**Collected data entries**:
$ cat src/rtl/btn_count_ctrl.sv
// Button front-end for the 2-bit counter: synchronise, debounce,
// one step pulse per press, optional auto-repeat, enable gating.
module btn_count_ctrl #(
   parameter int DB_CYCLES     = 4,
   parameter int HOLD_CYCLES   = 16,
   parameter int REPEAT_CYCLES = 8,
   parameter int CW            = 8
) (
   input  logic       clk,
   input  logic       rst,
   input  logic       btn_raw,
   input  logic       en,
   input  logic       rpt_en,
   output logic       cnt,
   output logic       held,
   output logic [2:0] state
);

   localparam logic [2:0] IDLE    = 3'd0;
   localparam logic [2:0] DEB_PRS = 3'd1;
   localparam logic [2:0] PRESSED = 3'd2;
   localparam logic [2:0] REPEAT  = 3'd3;
   localparam logic [2:0] DEB_REL = 3'd4;

   localparam logic [CW-1:0] DB_MAX   = CW'(DB_CYCLES - 1);
   localparam logic [CW-1:0] HOLD_MAX = CW'(HOLD_CYCLES - 1);
   localparam logic [CW-1:0] REP_MAX  = CW'(REPEAT_CYCLES - 1);
   localparam logic [CW-1:0] ONE      = CW'(1);

   logic          sync1;
   logic          btn_s;
   logic [CW-1:0] c;
   logic [CW-1:0] c_nxt;
   logic [2:0]    state_nxt;
   logic          fire;
   logic          held_nxt;

   // Two-flop synchroniser for the asynchronous button level.
   always_ff @(posedge clk) begin
      if (rst) begin
         sync1 <= 1'b0;
         btn_s <= 1'b0;
      end else begin
         sync1 <= btn_raw;
         btn_s <= sync1;
      end
   end

   // Next-state, shared counter and step-event decode.
   always_comb begin
      state_nxt = state;
      c_nxt     = c;
      fire      = 1'b0;
      case (state)
         IDLE: begin
            c_nxt = '0;
            if (btn_s) begin
               state_nxt = DEB_PRS;
            end
         end
         DEB_PRS: begin
            if (!btn_s) begin
               state_nxt = IDLE;
               c_nxt     = '0;
            end else if (c == DB_MAX) begin
               state_nxt = PRESSED;
               c_nxt     = '0;
               fire      = 1'b1;
            end else begin
               c_nxt = c + ONE;
            end
         end
         PRESSED: begin
            if (!btn_s) begin
               state_nxt = DEB_REL;
               c_nxt     = '0;
            end else if (c == HOLD_MAX) begin
               if (rpt_en) begin
                  state_nxt = REPEAT;
                  c_nxt     = '0;
                  fire      = 1'b1;
               end
            end else begin
               c_nxt = c + ONE;
            end
         end
         REPEAT: begin
            if (!btn_s) begin
               state_nxt = DEB_REL;
               c_nxt     = '0;
            end else if (!rpt_en) begin
               state_nxt = PRESSED;
               c_nxt     = HOLD_MAX;
            end else if (c == REP_MAX) begin
               c_nxt = '0;
               fire  = 1'b1;
            end else begin
               c_nxt = c + ONE;
            end
         end
         DEB_REL: begin
            if (btn_s) begin
               state_nxt = PRESSED;
               c_nxt     = '0;
            end else if (c == DB_MAX) begin
               state_nxt = IDLE;
               c_nxt     = '0;
            end else begin
               c_nxt = c + ONE;
            end
         end
         default: begin
            state_nxt = IDLE;
            c_nxt     = '0;
         end
      endcase
   end

   // Held flag follows the state being entered.
   always_comb begin
      held_nxt = (state_nxt == PRESSED) ||
                 (state_nxt == REPEAT)  ||
                 (state_nxt == DEB_REL);
   end

   // State, counter and registered outputs; pulses gated by en.
   always_ff @(posedge clk) begin
      if (rst) begin
         state <= IDLE;
         c     <= '0;
         cnt   <= 1'b0;
         held  <= 1'b0;
      end else begin
         state <= state_nxt;
         c     <= c_nxt;
         cnt   <= fire & en;
         held  <= held_nxt;
      end
   end

endmodule

$ cat config.mk
export PLATFORM = sky130hd
export DESIGN_NAME = btn_count_ctrl
export DESIGN_NICKNAME = d
export VERILOG_FILES = /design/src/rtl/btn_count_ctrl.sv
export SDC_FILE = /design/constraint.sdc
export NUM_CORES = 1
export LEC_CHECK = 0
export ABC_CLOCK_PERIOD_IN_PS = 1800
export BUFFER_PORTS_ARGS = -buffer_cell sky130_fd_sc_hd__buf_2
export CAP_MARGIN = 20
export CELL_PAD_IN_SITES_DETAIL_PLACEMENT = 1
export CELL_PAD_IN_SITES_GLOBAL_PLACEMENT = 1
export CORE_AREA = 2 2 58 60
export CTS_CLUSTER_DIAMETER = 120
export DETAILED_ROUTE_END_ITERATION = 7
export DIE_AREA = 0 0 60 62
export PLACE_DENSITY_LB_ADDON = 0.1
export SLEW_MARGIN = 10
export SYNTH_ARGS = -nofsm -noshare
export SYNTH_HDL_FRONTEND = slang
export SYNTH_SLANG_ARGS = --single-unit
$ cat constraint.sdc
create_clock -name clk -period 1.8 [get_ports clk]
set_input_delay 0.27 -clock clk [delete_from_list [all_inputs] [get_ports clk]]
set_output_delay 0.27 -clock clk [all_outputs]
set_load 0.05 [all_outputs]
=== After elaboration in Yosys (flattened, before gate mapping) ===
Cells that the tools add are included.

* Word-level logic and storage cells: 52
* Register bits after elaboration: 15
* Output and inout port bits: 5
* Input bits: 5

* Eq/ne operators: 11
* Bitwise gates (word level): 1
* Add/subtract/negate cells: 1
* Multiplexer cells: 30
* Reduce and logical (&&, ||, !) cells: 3

{| class="wikitable"
|+ Operators by type and width
! kind !! count
|-
| 2-to-1 mux 8 bit || 9
|-
| one-hot mux 8 bit (4 select lines) || 1
|-
| 2-to-1 mux 3 bit || 10
|-
| one-hot mux 3 bit (5 select lines) || 1
|-
| equality test 3 x 2 -> 1 bit, second input constant || 4
|-
| adder 8 x 1 -> 8 bit, second input constant || 1
|-
| equality test 8 x 2 -> 1 bit, second input constant || 1
|-
| equality test 8 x 3 -> 1 bit, second input constant || 1
|-
| equality test 8 x 4 -> 1 bit, second input constant || 1
|-
| 2-to-1 mux 1 bit || 8
|-
| equality test 3 bit, second input constant || 2
|-
| != test 4 bit, second input constant || 1
|-
| equality test 3 x 1 -> 1 bit, second input constant || 1
|-
| zero test 3 bit || 1
|-
| one-hot mux 1 bit (3 select lines) || 1
|-
| logical OR 1 bit || 2
|-
| AND 1 bit || 1
|}

=== Longest topological paths before layout ===
* Depth after elaboration: 7
* Depth in mapped cells: 6
* Mapped depth without buffers: 5

=== Worst setup path after synthesis ===
No wires, ideal clock.

* Path type: register to register
* From: reg state[2]
* To: reg c[6]
* Slack: -0.217 ns
* Path buffers: 1
* Stages on the path, launching flop included: 6
* Arrival: 1.914 ns
* Data required time: 1.697 ns
* Period minus slack after synthesis: 2.017 ns
* Library setup time: 0.103 ns
* Path through: dfxtp_1 -> buf_2 -> or3b_2 -> a22oi_1 -> o31ai_2 -> a2111oi_2

* Cells in the longest elaborated chain, start to end: 2
* Elaborated cells on any way between the ends: 6
* Classes of those cells: eq/ne: 5; mux: 1

{| class="wikitable"
|+ RTL lines
! what !! line !! text
|-
| start, declared || 16 || <nowiki>output logic [2:0] state</nowiki>
|-
| start signal, assigned || 134 || <nowiki>state <= state_nxt;</nowiki>
|-
| equality test 3 bit (tied with other cells) || 54 || <nowiki>case (state)</nowiki>
|-
| one-hot mux 8 bit (4 select lines) or != test 4 bit (tied branches) || -- ||
|-
| end signal, assigned || 135 || <nowiki>c <= c_nxt;</nowiki>
|-
| end, declared || 32 || <nowiki>logic [CW-1:0] c;</nowiki>
|}

Parallel ways exist; a longest one is shown, timed or not.
A chain may end at the register's enable or synchronous reset.

=== Worst setup path in the final report ===
* From: reg c[5]
* To: reg held

* Cells in the longest elaborated chain, start to end: 7
* Elaborated cells on any way between the ends: 14
* Classes of those cells: eq/ne: 5; mux: 7; reduce/logical: 2

{| class="wikitable"
|+ RTL lines
! what !! line !! text
|-
| equality test 8 x 2 -> 1 bit or equality test 8 x 4 -> 1 bit (tied branches) || 65, 105, 77 ||
|-
| 2-to-1 mux 3 bit, on equally long branches || 105, 65, 77 ||
|-
| 2-to-1 mux 3 bit, on equally long branches || 102, 62, 74 ||
|-
| one-hot mux 3 bit (5 select lines) * || 54 ||
|-
| equality test 3 x 2 -> 1 bit, on equally long branches || 121, 122 ||
|-
| logical OR 1 bit || 121 || <nowiki>held_nxt = (state_nxt == PRESSED) ||</nowiki>
|-
| logical OR 1 bit * || 122 || <nowiki>(state_nxt == REPEAT) ||</nowiki>
|-
| end signal, assigned || 137 || <nowiki>held <= held_nxt;</nowiki>
|-
| end, declared || 15 || <nowiki>output logic held,</nowiki>
|}

Every way passes the cells marked *; elsewhere a longest branch is shown, timed or not.

==> results.cfg <==
[status]
status = finished, final reports clean

[cells_and_area]
nNetsFinal = 127
final_layout_size_suffix_gt1_share_pct = 31.7
stdcell_count = 166
diodes = 0
fin_area_mm2 = 0.00111
final_util_pct = 34.9
fill_cells = 389
area_growth_pct = 25.6

[floorplanning]
design.core.area_mm2 = 0.00318
die_area_mm2 = 0.00372
num_rows = 21
io_pins = 10
die_x_um = 60
die_h_um = 62
start_util_pct = 27.8

[logic_synthesis]
syn_area_um2 = 883
yosysWarnings = 0
yosysUniqueCellTypes = 41
synth_edf_count = 0
synthCells = 103
ys.flop_type = dfxtp_1
async_flop_share_pct = 0
synthesis.nets = 109
seq_area_frac_synth_pct = 34.0
avgSynthCellArea_um2 = 8.58
ys_seq_elements = 15

[clocking]
clkTransAtPathRegs_ps = 100
cts_tree = built
clock_latency_ps = 290
numCtsBuffers = 3
postCtsSetupBuffers = 0
ctsRootBufferMaster = clkbuf_4
h-tree-depth = 1
clkSinkCount = 15
cts.path.max_buffers = 2

[timing]
min_period_ps = 1760
clock_skew_ps = 7.27
layout_setup_ws_ps = 44.7
tightest_slew_ps = 419
finalHoldViolations = 0
max_freq_ghz = 0.570
final.period_utilization_pct = 97.5
slew_viol_final = 0
hold_ws_ps = 193
finalSetupViolations = 0
relSlewSlack_pct = 72.1

[global_routing]
grt_pass1_vias = 864
antenna_found_initial = 0
overflow = 0
grt_max_degree = 15
grt_pass1_wl_um = 4230
track_usage_pct = 15.7

[hold_path]
min_to = cnt$_SDFF_PP0_
hold_class = input port to register
hold_start = en
whs_path_depth = 3

[pwr]
intPower_w = 0.000431
seq_power_share_pct = 58.9
vdd_drop_max_mv = 0.216
clock_power_share_pct = 35.7
combPwrFrac_pct = 5.4
power_density_mw_per_mm2 = 514
switchingPower_w = 0.000139
swShare_pct = 24.4
p_leak_nw = 0.395

[critical_path]
worstPathRequired_ps = 1980
end_kind = register
rrSetupSlack_ps = 40
r2r-end = held$_SDFF_PP0_
crit_fanout = 5
crit_path_start_kind = register
cp.arrival_ps = 1940
reg2reg_from = c[5]$_SDFFE_PP0P_
rr_worst_depth = 5
worstSetupPathType = register to register

[routing]
wl_per_cell_um = 15.8
vias = 835
drc = 0
drtAntennaViolNets = 0
postRouteWirelength_um = 2620
viasPerCell = 5.03
drt_iter0_markers = 32
drt-pass1-iter-count = 3

[place]
dp_hpwl_um = 1980
routabilityCongestion = 0.780
dp.cells = 162
dp_worst_setup_slack_ps = -6.19
io_buffers = 9
postPlaceCellArea_mm2 = 0.00105

[job]
drv_cap = 0
power groups by stage:
| stage | sequential, W | clock [W] | combinational (W) |
|---|---|---|---|
| finish | 0.000336 | 0.000204 | 0.0000309 |
| global route | 0.000337 | 0.000222 | 0.0000342 |
| CTS | 0.000336 | 0.000216 | 0.0000306 |
| detailed placement | 0.000344 | 0 | 0.0000301 |
| global placement | 0.000344 | 0 | 0.0000292 |
| floorplan | 0.000344 | 0 | 0.0000156 |
sequential cells by signal, summed over array words and instances, names as in the netlist:
signal  count
c           8
held        1
btn_s       1
sync1       1
state       3
cnt         1
layer usage:
metal  global-route usage [%]  part of all wire [%]  wire length (um)
met1                     18.8                    45              1180
met2                     28.4                    53              1390
met3                     1.86                   1.5                40
met4                     6.35                  0.53                14
met5                        0                     0                 0
layout make-up:
type | instances | area (um^2) | share of cell area [%]
Inverter | 5 | 18.8 | 1.69
Timing Repair Buffer | 20 | 128 | 11.5
Clock buffer | 4 | 26.3 | 2.37
Tap cell | 46 | 57.6 | 5.19
Multi-Input combinational cell | 76 | 573 | 51.6
Sequential cell | 15 | 307 | 27.6
how the worst max path moves through the flow:
stage | startpoint | end | cells after the start
CTS | c[5]$_SDFFE_PP0P_ | c[0]$_SDFFE_PP0P_ | 4
finish | c[5]$_SDFFE_PP0P_ | held$_SDFF_PP0_ | 5
global route | c[5]$_SDFFE_PP0P_ | held$_SDFF_PP0_ | 5
global placement | c[5]$_SDFFE_PP0P_ | c[6]$_SDFFE_PP0P_ | 5
floorplan | state[2]$_SDFF_PP0_ | c[6]$_SDFFE_PP0P_ | 5
detailed placement | c[5]$_SDFFE_PP0P_ | c[7]$_SDFFE_PP0P_ | 4
cells in the final DEF (no fill, tap or decap), drive strengths merged, types with 2 or more instances in the layout:
cell / instances
a211oi: 6
nand3b: 2
and3: 2
inv: 5
nor2: 6
nand2b: 3
a32oi: 2
dfxtp: 15
nand3: 4
a21oi: 8
o21ai: 2
and4: 2
nor2b: 3
xor2: 5
buf: 20
clkbuf: 4
nor3: 5
nand2: 6
repair_timing:
| action | in CTS | in global routing |
|---|---|---|
| hold buffers | 0 | 0 |
| gates resized for setup | 2 | 5 |
| setup endpoints to repair | 7 | 8 |
| pin swaps | 0 | 2 |
cell usage after synthesis, drive strengths merged (2+ instances only):
cell type,instances,area share (%)
dfxtp,15,34
nand2b,3,2.1
o21ai,2,1.1
and4,2,2.0
nor2,6,2.5
xor2,5,5.0
a32oi,2,2.0
nand3b,2,1.7
nor3,5,3.4
nand2,6,2.5
and3,2,1.4
nor2b,3,2.1
clkbuf,6,2.5
a211oi,6,5.7
a21oi,8,4.5
inv,5,2.1
nand3,4,2.3
cell families (layout without fill, tap and decap cells):
group	after synthesis	in the layout	synth area share, %
xor+xnor	6	6	5.95
simple gates	38	38	24.9
compound gates	31	31	28.5
flops	15	15	34.0
fa+ha+maj	1	1	1.42
buf+inv	12	29	5.24
stage by stage:
| step | TNS [ps] | total power [W] |
|---|---|---|
| 3_3_place_gp | -0.0978 | 0.000373 |
| 4_1_cts | 0 | 0.000583 |
| 3_5_place_dp | -6.19 | 0.000374 |
| 2_1_floorplan | 0 | 0.000359 |
| 6_report | 0 | 0.000570 |
| 5_1_grt | -38.7 | 0.000593 |
worst max-delay path: stages (launching register included):
cell	delay, ps
dfxtp_2	360
or4_4	600
nor3_2	200
buf_4	170
a2bb2oi_1	230
a21oi_1	90
(Power assumes the default switching activity.)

**Work item**:
What you give back should be exactly the lines of the data above from the line with "grt_pass1_vias = 864" through the line with "reg2reg_from = c[5]$_SDFFE_PP0P_", both of those included, and nothing more.

**Exercise solution**:
grt_pass1_vias = 864
antenna_found_initial = 0
overflow = 0
grt_max_degree = 15
grt_pass1_wl_um = 4230
track_usage_pct = 15.7

[hold_path]
min_to = cnt$_SDFF_PP0_
hold_class = input port to register
hold_start = en
whs_path_depth = 3

[pwr]
intPower_w = 0.000431
seq_power_share_pct = 58.9
vdd_drop_max_mv = 0.216
clock_power_share_pct = 35.7
combPwrFrac_pct = 5.4
power_density_mw_per_mm2 = 514
switchingPower_w = 0.000139
swShare_pct = 24.4
p_leak_nw = 0.395

[critical_path]
worstPathRequired_ps = 1980
end_kind = register
rrSetupSlack_ps = 40
r2r-end = held$_SDFF_PP0_
crit_fanout = 5
crit_path_start_kind = register
cp.arrival_ps = 1940
reg2reg_from = c[5]$_SDFFE_PP0P_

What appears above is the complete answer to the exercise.